The Puritans were a group of English settlers who sailed to America on the Mayflower Ship to escape from war and totalitarianism. There were two distinct pairs of Puritan groups: the separatists (also known as non-conformists) who decided to depart from England, and the non-separatists who tried to reform the Church of England from its Catholic practices.
Separatists saw that purifying the Church would fail, knowing that King Charles I would oversee the changes, and seek to attack non-conformists for trying to reconcile it. For if the Puritans did decide to remain in England, it would have started a battle that could turn into a Civil War.
As a result, the Separatists knew they would be under siege by the king, just as others were throughout history in England for sending out transcripts of the Bible. Those involved people who translated the Bible into English, including William Tyndale and John Wycliffe, along with his followers known as “the Lollards,” who were hunted down and martyred by English and Catholic strongholds. Therefore, the Puritan separatists would flee from England onto the new world to build their own church, based on the Geneva Bible, which was published in 1599.
In the year 1620, Christopher Jones, the captain of the Mayflower Ship, sailed through the stormy Atlantic waters, with powerful waves almost turning over the ship. Some of the Puritans started to doubt this pilgrimage because of the weather conditions, becoming lost at sea, and finding a safe place to arrive at, with the right necessities needed to survive on their journey. Once the Puritans arrived to America, they landed on Plymouth Colony, a small territory that is located in Massachusetts.
Most of the Puritans felt they were doing the right thing, while others wanted to turn back. However, they managed to continue through prominent leaders who were determined to establish their church based on reformed doctrine. The Reformation would be brought into America through a reformed movement known as Puritan Congregationalism, which would lead to new Protestant denominations. Because of doctrinal differences, the Congregationalists would split into diverse groups that included the Quakers and Anabaptists, the Calvinists and Lutherans, and others that formed into their own Protestant sects.

Non-Separatists who refused to migrate to America began to experience what the other Puritans had warned them about. Without the Church of England changing any of its tradition, non-separatists became part of a Civil War that occurred throughout the United Kingdom from what others anticipated would happen. Many Puritans knew that if they didn’t flee the country, a war would evolve over religious and political conflict between the Parliamentarians (who battled against Charles I) and the Cavaliers, also known as the Royalists, who fought to support an absolute monarchy.
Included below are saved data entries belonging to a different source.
## config.mk

```make
export PLATFORM = sky130hd
export DESIGN_NAME = truth_table_capture
export DESIGN_NICKNAME = d
export VERILOG_FILES = /design/src/rtl/truth_table_capture.sv
export SDC_FILE = /design/constraint.sdc
export NUM_CORES = 1
export LEC_CHECK = 0
export ABC_AREA = 1
export ABC_CLOCK_PERIOD_IN_PS = 1900
export CORE_ASPECT_RATIO = 1.2
export CORE_MARGIN = 1
export CORE_UTILIZATION = 50
export CTS_CLUSTER_DIAMETER = 40
export DETAILED_ROUTE_END_ITERATION = 10
export PLACE_DENSITY = 0.79
export REMOVE_ABC_BUFFERS = 1
export SYNTH_ARGS = -nofsm -noshare
export SYNTH_HDL_FRONTEND = slang
export SYNTH_SLANG_ARGS = --single-unit
export TNS_END_PERCENT = 20
```

## constraint.sdc

```tcl
create_clock -name clk -period 1.9 [get_ports clk]
set_input_delay 0.19 -clock clk [delete_from_list [all_inputs] [get_ports clk]]
set_output_delay 0.19 -clock clk [all_outputs]
set_load 0.005 [all_outputs]
```
===== config.mk =====
export PLATFORM = sky130hd
export DESIGN_NAME = ascon_fsm
export DESIGN_NICKNAME = d
export VERILOG_FILES = /design/src/rtl/ascon_fsm_pkg.sv /design/src/rtl/ascon_fsm_round_counter.sv /design/src/rtl/ascon_fsm.sv
export SDC_FILE = /design/constraint.sdc
export NUM_CORES = 1
export LEC_CHECK = 0
export ABC_AREA = 1
export BUFFER_PORTS_ARGS = -buffer_cell sky130_fd_sc_hd__buf_2
export CAP_MARGIN = 10
export CORE_AREA = 2 2 47 49
export CTS_CLUSTER_SIZE = 20
export DETAILED_ROUTE_END_ITERATION = 6
export DIE_AREA = 0 0 49 51
export GPL_TIMING_DRIVEN = 0
export MAX_ROUTING_LAYER = met4
export PLACE_DENSITY = 0.76
export SETUP_SLACK_MARGIN = 0.02
export SYNTH_ARGS = -nofsm -noshare
export SYNTH_HDL_FRONTEND = slang
export SYNTH_SLANG_ARGS = --single-unit
export TNS_END_PERCENT = 5

===== constraint.sdc =====
create_clock -name clock_i -period 1.6 [get_ports clock_i]
set_input_delay 0.16 -clock clock_i [delete_from_list [all_inputs] [get_ports clock_i]]
set_output_delay 0.16 -clock clock_i [all_outputs]
set_load 0.01 [all_outputs]
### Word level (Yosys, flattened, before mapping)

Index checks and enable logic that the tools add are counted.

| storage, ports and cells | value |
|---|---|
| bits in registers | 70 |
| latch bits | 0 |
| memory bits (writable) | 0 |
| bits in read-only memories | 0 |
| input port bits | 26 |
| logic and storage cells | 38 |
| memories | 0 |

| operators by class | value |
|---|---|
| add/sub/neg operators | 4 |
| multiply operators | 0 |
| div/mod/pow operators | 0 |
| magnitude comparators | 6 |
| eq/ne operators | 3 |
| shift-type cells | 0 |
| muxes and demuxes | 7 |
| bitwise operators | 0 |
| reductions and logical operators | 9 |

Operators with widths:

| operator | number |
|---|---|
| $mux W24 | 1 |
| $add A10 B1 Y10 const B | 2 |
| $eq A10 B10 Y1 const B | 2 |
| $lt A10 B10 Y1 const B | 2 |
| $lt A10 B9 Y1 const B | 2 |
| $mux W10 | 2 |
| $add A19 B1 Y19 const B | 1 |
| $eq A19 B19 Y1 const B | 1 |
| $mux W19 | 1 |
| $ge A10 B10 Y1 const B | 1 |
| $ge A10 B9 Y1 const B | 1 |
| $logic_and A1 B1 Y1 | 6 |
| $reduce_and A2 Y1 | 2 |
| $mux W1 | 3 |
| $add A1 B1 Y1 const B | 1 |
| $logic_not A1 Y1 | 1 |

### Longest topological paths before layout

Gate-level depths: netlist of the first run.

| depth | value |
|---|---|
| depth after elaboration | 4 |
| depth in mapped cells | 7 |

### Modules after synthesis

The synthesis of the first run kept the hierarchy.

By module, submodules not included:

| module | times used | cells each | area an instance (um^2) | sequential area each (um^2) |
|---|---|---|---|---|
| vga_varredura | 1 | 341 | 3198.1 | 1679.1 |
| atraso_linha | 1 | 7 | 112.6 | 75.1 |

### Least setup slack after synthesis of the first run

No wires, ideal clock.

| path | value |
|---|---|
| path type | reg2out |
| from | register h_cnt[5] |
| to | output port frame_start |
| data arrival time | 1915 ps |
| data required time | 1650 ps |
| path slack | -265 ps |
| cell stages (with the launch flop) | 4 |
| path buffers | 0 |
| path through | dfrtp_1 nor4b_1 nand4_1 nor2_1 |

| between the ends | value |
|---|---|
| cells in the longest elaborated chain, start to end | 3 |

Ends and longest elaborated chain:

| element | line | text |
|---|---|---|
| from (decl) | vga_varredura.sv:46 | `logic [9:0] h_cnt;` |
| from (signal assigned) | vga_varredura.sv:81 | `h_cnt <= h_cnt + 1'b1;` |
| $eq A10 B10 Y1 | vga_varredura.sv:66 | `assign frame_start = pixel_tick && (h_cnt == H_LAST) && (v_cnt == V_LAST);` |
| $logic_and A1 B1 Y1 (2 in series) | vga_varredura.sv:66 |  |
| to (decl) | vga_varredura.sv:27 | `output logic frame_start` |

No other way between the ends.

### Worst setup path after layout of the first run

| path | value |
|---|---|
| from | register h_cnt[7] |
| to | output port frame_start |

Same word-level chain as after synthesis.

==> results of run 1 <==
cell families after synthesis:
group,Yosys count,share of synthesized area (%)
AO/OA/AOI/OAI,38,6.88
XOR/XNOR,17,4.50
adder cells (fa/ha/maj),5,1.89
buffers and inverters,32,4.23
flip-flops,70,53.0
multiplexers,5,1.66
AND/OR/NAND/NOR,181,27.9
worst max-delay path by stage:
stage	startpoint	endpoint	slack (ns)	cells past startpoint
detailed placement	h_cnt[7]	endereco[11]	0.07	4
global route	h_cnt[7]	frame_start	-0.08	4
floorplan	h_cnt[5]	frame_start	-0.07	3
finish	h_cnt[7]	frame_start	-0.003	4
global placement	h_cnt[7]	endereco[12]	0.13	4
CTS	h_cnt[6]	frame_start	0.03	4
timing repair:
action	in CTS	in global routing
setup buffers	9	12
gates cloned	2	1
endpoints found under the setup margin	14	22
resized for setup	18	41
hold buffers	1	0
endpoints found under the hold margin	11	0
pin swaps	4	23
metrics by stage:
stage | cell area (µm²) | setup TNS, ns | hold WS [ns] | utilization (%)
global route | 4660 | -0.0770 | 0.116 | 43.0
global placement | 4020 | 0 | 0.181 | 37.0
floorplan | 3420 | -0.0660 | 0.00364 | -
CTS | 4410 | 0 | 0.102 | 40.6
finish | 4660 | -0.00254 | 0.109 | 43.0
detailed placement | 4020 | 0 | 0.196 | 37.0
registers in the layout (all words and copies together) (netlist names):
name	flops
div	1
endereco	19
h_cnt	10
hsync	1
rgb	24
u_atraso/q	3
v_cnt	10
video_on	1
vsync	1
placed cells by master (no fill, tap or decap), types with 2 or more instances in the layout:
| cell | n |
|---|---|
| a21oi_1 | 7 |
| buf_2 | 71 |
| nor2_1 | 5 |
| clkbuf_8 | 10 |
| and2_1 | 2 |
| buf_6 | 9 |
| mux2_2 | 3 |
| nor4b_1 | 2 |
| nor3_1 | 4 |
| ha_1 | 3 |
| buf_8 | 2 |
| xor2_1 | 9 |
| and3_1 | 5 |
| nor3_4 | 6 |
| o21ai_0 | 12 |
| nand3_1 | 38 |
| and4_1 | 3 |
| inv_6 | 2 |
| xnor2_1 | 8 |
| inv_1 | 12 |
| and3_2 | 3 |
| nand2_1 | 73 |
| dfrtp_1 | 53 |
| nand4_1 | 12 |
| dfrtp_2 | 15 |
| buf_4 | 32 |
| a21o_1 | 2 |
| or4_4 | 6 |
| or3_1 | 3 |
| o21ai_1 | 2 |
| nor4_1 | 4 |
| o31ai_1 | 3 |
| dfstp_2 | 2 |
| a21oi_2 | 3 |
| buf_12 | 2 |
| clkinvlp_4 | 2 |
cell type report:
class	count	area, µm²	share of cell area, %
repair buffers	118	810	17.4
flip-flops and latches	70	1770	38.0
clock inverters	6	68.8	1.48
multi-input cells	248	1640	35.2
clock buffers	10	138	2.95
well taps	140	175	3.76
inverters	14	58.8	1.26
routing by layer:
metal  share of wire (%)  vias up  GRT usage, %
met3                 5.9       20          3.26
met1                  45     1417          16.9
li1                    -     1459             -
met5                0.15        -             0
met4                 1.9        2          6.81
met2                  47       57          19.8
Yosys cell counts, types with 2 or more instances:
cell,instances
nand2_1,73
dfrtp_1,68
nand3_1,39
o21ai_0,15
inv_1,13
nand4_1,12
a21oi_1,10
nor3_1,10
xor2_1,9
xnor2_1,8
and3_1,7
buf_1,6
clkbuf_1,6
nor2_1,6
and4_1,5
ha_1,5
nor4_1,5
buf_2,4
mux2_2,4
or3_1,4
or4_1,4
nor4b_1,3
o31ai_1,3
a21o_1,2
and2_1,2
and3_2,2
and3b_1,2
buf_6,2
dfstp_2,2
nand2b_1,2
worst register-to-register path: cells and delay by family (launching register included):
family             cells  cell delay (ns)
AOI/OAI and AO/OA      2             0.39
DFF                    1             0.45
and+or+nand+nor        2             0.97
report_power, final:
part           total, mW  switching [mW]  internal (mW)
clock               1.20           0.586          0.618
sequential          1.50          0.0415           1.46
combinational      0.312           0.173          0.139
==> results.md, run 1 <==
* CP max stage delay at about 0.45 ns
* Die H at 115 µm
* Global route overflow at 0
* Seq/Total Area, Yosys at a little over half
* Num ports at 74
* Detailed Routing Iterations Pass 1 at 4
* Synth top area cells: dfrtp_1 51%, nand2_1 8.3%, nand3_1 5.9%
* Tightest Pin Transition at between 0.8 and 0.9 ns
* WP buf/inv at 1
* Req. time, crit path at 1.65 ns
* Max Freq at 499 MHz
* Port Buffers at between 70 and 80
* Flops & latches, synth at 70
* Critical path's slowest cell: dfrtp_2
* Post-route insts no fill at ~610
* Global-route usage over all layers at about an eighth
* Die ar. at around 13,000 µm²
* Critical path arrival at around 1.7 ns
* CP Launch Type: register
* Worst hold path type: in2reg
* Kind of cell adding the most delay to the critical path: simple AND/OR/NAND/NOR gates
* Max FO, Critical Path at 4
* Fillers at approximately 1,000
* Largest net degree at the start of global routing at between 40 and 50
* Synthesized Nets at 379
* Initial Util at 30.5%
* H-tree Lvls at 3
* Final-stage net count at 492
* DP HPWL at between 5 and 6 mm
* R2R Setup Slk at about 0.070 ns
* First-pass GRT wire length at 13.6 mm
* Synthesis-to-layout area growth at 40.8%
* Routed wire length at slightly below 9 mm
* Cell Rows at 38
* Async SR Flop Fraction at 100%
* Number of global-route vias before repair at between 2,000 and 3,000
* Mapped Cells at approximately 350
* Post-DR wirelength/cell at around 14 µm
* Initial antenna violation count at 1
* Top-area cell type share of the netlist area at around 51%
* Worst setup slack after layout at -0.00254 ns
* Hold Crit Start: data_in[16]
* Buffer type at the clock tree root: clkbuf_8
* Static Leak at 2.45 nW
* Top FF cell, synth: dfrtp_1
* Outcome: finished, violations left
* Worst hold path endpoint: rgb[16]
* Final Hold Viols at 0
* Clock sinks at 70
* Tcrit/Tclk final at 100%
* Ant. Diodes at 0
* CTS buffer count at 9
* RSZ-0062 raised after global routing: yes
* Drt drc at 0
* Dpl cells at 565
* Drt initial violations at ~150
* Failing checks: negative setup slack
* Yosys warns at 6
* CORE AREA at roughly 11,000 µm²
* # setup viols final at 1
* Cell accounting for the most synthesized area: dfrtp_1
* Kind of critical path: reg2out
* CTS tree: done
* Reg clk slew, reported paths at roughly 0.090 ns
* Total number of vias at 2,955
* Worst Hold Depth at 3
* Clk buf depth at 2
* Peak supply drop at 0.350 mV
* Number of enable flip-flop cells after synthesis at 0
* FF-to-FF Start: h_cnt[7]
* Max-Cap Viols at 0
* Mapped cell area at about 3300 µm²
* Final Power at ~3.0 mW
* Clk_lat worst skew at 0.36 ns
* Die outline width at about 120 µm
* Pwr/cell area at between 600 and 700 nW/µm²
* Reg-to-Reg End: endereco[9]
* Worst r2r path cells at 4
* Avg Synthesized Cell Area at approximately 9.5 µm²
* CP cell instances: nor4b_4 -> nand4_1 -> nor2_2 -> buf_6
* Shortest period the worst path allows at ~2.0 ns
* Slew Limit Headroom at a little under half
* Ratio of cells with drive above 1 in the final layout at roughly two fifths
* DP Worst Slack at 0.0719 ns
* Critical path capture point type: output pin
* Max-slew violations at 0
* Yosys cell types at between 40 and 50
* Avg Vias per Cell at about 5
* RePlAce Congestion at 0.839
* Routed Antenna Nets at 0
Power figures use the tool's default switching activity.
===== src/rtl/wbi_rr_arb4.sv =====
// Four-way round-robin selector: picks the first requester after 'last'.
// Ports: req (requests), last (previous winner) -> gnt (winner index), any.
module wbi_rr_arb4
    import wbi_sched_pkg::*;
(
    input  logic [NM-1:0] req,
    input  logic [MW-1:0] last,
    output logic [MW-1:0] gnt,
    output logic          any
);

    logic [MW-1:0] w_idx;

    // Walk from lowest to highest priority so the nearest
    // requester after 'last' overwrites the others.
    always_comb begin
        gnt   = '0;
        w_idx = '0;
        for (int i = NM; i >= 1; i--) begin
            w_idx = last + MW'(i);
            if (req[w_idx]) gnt = w_idx;
        end
    end

    assign any = |req;

endmodule
`src/rtl/keypad_pkg.sv`:
```
// Shared types and constants for the 4x4 keypad scanner: FSM states, key map, default timing.
package keypad_pkg;

  localparam int SCAN_DIV_DEF     = 50000;
  localparam int DEBOUNCE_CNT_DEF = 20;

  typedef enum logic [1:0] {
    SCAN     = 2'd0,
    DEBOUNCE = 2'd1,
    PRESSED  = 2'd2,
    RELEASE  = 2'd3
  } kstate_e;

  // Nibble {row,col} holds the key code; r0c0 in the LSBs.
  localparam logic [63:0] KEYMAP = 64'hDF0E_C987_B654_A321;

  function automatic logic [3:0] key_lookup(input logic [1:0] r, input logic [1:0] c);
    return KEYMAP[{r, c, 2'b00} +: 4];
  endfunction

  function automatic logic onehot_low(input logic [3:0] s);
    return (s == 4'b1110) || (s == 4'b1101) || (s == 4'b1011) || (s == 4'b0111);
  endfunction

  function automatic logic [1:0] low_index(input logic [3:0] s);
    logic [1:0] idx;
    idx = 2'd0;
    case (s)
      4'b1101: idx = 2'd1;
      4'b1011: idx = 2'd2;
      4'b0111: idx = 2'd3;
      default: idx = 2'd0;
    endcase
    return idx;
  endfunction

endpackage

```
`src/rtl/keypad_scan_tick.sv`:
```
// Free-running scan divider: one-cycle tick every SCAN_DIV clocks.
module scan_tick #(
  parameter int SCAN_DIV = keypad_pkg::SCAN_DIV_DEF
) (
  input  logic ck1,
  input  logic rst,
  output logic tick
);

  localparam int CW = (SCAN_DIV > 1) ? $clog2(SCAN_DIV) : 1;

  logic [CW-1:0] div;

  always_ff @(posedge ck1) begin
    if (rst) begin
      div <= '0;
    end else if (div == CW'(SCAN_DIV - 1)) begin
      div <= '0;
    end else begin
      div <= div + CW'(1);
    end
  end

  assign tick = (div == CW'(SCAN_DIV - 1));

endmodule

```
`src/rtl/keypad_scan.sv`:
```
// 4x4 matrix keypad scanner with press/release debounce and a four-digit key history.
module keypad_scan
  import keypad_pkg::*;
#(
  parameter int SCAN_DIV     = SCAN_DIV_DEF,
  parameter int DEBOUNCE_CNT = DEBOUNCE_CNT_DEF
) (
  input  logic        ck1,
  input  logic        rst,
  input  logic [3:0]  row,
  output logic [3:0]  col,
  output logic [15:0] q,
  output logic [3:0]  key,
  output logic        key_valid
);

  localparam int DW = $clog2(DEBOUNCE_CNT + 2);

  logic [3:0]    row_p0, row_p1;
  logic          tick;
  kstate_e       state, state_n;
  logic [1:0]    cidx, cidx_n;
  logic [3:0]    cap, cap_n;
  logic [DW-1:0] dcnt, dcnt_n, dcnt_inc;
  logic          accept;
  logic [3:0]    kcode;

  scan_tick #(.SCAN_DIV(SCAN_DIV)) u_tick (
    .ck1  (ck1),
    .rst  (rst),
    .tick (tick)
  );

  // Stage p0/p1: two-flop synchronizer for the asynchronous row lines
  always_ff @(posedge ck1) begin
    if (rst) begin
      row_p0 <= 4'hF;
      row_p1 <= 4'hF;
    end else begin
      row_p0 <= row;
      row_p1 <= row_p0;
    end
  end

  assign dcnt_inc = dcnt + DW'(1);
  assign kcode    = key_lookup(low_index(cap), cidx);

  always_comb begin
    state_n = state;
    cidx_n  = cidx;
    cap_n   = cap;
    dcnt_n  = dcnt;
    accept  = 1'b0;
    if (tick) begin
      case (state)
        SCAN: begin
          // Multi-row patterns are ambiguous and treated like an idle column.
          if (onehot_low(row_p1)) begin
            state_n = DEBOUNCE;
            cap_n   = row_p1;
            dcnt_n  = DW'(1);
          end else begin
            cidx_n = cidx + 2'd1;
          end
        end
        DEBOUNCE: begin
          if (row_p1 == cap) begin
            if (dcnt_inc >= DW'(DEBOUNCE_CNT)) begin
              state_n = PRESSED;
              accept  = 1'b1;
              dcnt_n  = '0;
            end else begin
              dcnt_n = dcnt_inc;
            end
          end else begin
            state_n = SCAN;
            cidx_n  = cidx + 2'd1;
            dcnt_n  = '0;
          end
        end
        PRESSED: begin
          if (row_p1 == 4'hF) begin
            state_n = RELEASE;
            dcnt_n  = DW'(1);
          end
        end
        RELEASE: begin
          if (row_p1 != 4'hF) begin
            state_n = PRESSED;
            dcnt_n  = '0;
          end else if (dcnt_inc >= DW'(DEBOUNCE_CNT)) begin
            state_n = SCAN;
            cidx_n  = cidx + 2'd1;
            dcnt_n  = '0;
          end else begin
            dcnt_n = dcnt_inc;
          end
        end
        default: state_n = SCAN;
      endcase
    end
  end

  always_ff @(posedge ck1) begin
    if (rst) begin
      state     <= SCAN;
      cidx      <= 2'd0;
      cap       <= 4'hF;
      dcnt      <= '0;
      q         <= 16'h0000;
      key       <= 4'h0;
      key_valid <= 1'b0;
    end else begin
      state     <= state_n;
      cidx      <= cidx_n;
      cap       <= cap_n;
      dcnt      <= dcnt_n;
      key_valid <= accept;
      if (accept) begin
        key <= kcode;
        q   <= {q[11:0], kcode};
      end
    end
  end

  assign col = ~(4'b0001 << cidx);

endmodule

```
==> src/rtl/axil_regfile_slave.sv <==
// axil_regfile_slave: AXI4-Lite-style register file slave with byte strobes, SLVERR on unmapped indices and a monitor port
//   clk, rst_n                     clock, asynchronous active-low reset
//   s_aw*, s_w*, s_b*              write address / data / response channels
//   s_ar*, s_r*                    read address / data channels
//   mon_sel -> mon_data            combinational view of one register (0 when unmapped)
module axil_regfile_slave #(
  parameter int ADDR_W = 4,
  parameter int DATA_W = 8,
  parameter int NREGS = 16,
  parameter logic [DATA_W-1:0] RST_VAL = '0
) (
  input  logic                  clk,
  input  logic                  rst_n,
  input  logic                  s_awvalid,
  output logic                  s_awready,
  input  logic [ADDR_W-1:0]     s_awaddr,
  input  logic                  s_wvalid,
  output logic                  s_wready,
  input  logic [DATA_W-1:0]     s_wdata,
  input  logic [DATA_W/8-1:0]   s_wstrb,
  output logic                  s_bvalid,
  input  logic                  s_bready,
  output logic [1:0]            s_bresp,
  input  logic                  s_arvalid,
  output logic                  s_arready,
  input  logic [ADDR_W-1:0]     s_araddr,
  output logic                  s_rvalid,
  input  logic                  s_rready,
  output logic [DATA_W-1:0]     s_rdata,
  output logic [1:0]            s_rresp,
  input  logic [ADDR_W-1:0]     mon_sel,
  output logic [DATA_W-1:0]     mon_data
);
  localparam int NB = DATA_W / 8;
  logic [DATA_W-1:0] regs [NREGS];
  logic aw_held, w_held;
  logic [ADDR_W-1:0] aw_addr;
  logic [DATA_W-1:0] w_data;
  logic [NB-1:0] w_strb;
  function automatic logic mapped(input logic [ADDR_W-1:0] a);
    return int'(a) < NREGS;
  endfunction
  // readiness comes only from registered state, never from the valids
  assign s_awready = ~aw_held & ~s_bvalid;
  assign s_wready  = ~w_held & ~s_bvalid;
  assign s_arready = ~s_rvalid;
  assign mon_data  = mapped(mon_sel) ? regs[mon_sel] : '0;
  always_ff @(posedge clk or negedge rst_n) begin
    if (!rst_n) begin
      for (int i = 0; i < NREGS; i++) regs[i] <= RST_VAL;
      aw_held <= 1'b0;
      w_held <= 1'b0;
      aw_addr <= '0;
      w_data <= '0;
      w_strb <= '0;
      s_bvalid <= 1'b0;
      s_bresp <= 2'b00;
      s_rvalid <= 1'b0;
      s_rdata <= '0;
      s_rresp <= 2'b00;
    end else begin
      if (s_awvalid && s_awready) begin
        aw_held <= 1'b1;
        aw_addr <= s_awaddr;
      end
      if (s_wvalid && s_wready) begin
        w_held <= 1'b1;
        w_data <= s_wdata;
        w_strb <= s_wstrb;
      end
      // both halves held means neither channel is ready, so the clears here cannot race a new handshake
      if (aw_held && w_held) begin
        aw_held <= 1'b0;
        w_held <= 1'b0;
        s_bvalid <= 1'b1;
        s_bresp <= mapped(aw_addr) ? 2'b00 : 2'b10;
        if (mapped(aw_addr))
          for (int i = 0; i < NB; i++)
            if (w_strb[i]) regs[aw_addr][i*8 +: 8] <= w_data[i*8 +: 8];
      end else if (s_bvalid && s_bready) begin
        s_bvalid <= 1'b0;
      end
      // a read sampled on a commit edge sees the pre-commit contents
      if (s_arvalid && s_arready) begin
        s_rvalid <= 1'b1;
        s_rdata <= mapped(s_araddr) ? regs[s_araddr] : '0;
        s_rresp <= mapped(s_araddr) ? 2'b00 : 2'b10;
      end else if (s_rvalid && s_rready) begin
        s_rvalid <= 1'b0;
      end
    end
  end
endmodule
This war brought to mind some of the most profound Puritan thinkers who made an early decision — that is, to part ways from England by believing it was the right move, knowing how the Church would respond to its opposition.
John Robinson, one of the main leaders of the Puritan movement, wrote:
“Our divine instrument is the Holy Scriptures to teach us what to believe, hear and learn, of all things concerning God, not by what the Church decrees us to know, but how we interpret in ourselves what God says through his word alone.”
Others who became part of the Puritan movement — John Bunyan, John Owen, Thomas Brooks, and many more that helped lead the Pilgrims to America — were influenced by the reformers of the 16th century (based on reformed theological thought.) So the Puritans, for the most part, would support what the reformers believed, including the theology that John Calvin taught to bring forth reformation, restoration, and new age revolutions in America.
After learning about the pilgrims and puritans rise to prosperity in America, the king would not hesitate to send English migrates there to fight for control over democracy. When agents of the king (or English settlers) plummeted America into its own centralized government, people would begin to see American history in a whole new perspective. However, this would not acquit the puritan roots from being established in America, for a great awakening took place before the Constitution was under development.
Jonathan Edwards helped lead the American Enlightenment Movement in the early 18th century, which magnified the Westminster Confession of Faith, an assembly that took place in 1646. The Westminster assembly was a reformed confession of faith that emphasized the sovereignty of God over man’s free will to control all things by his divine decree.
America became part of the reformed tradition based on Westminster philosophy, later becoming a foundation of mixed beliefs. Whereas the Constitution was drawn up by people of different backgrounds—that was signed by leaders of different religious traditions within one political unity, under God, to allow people their individualized freedom.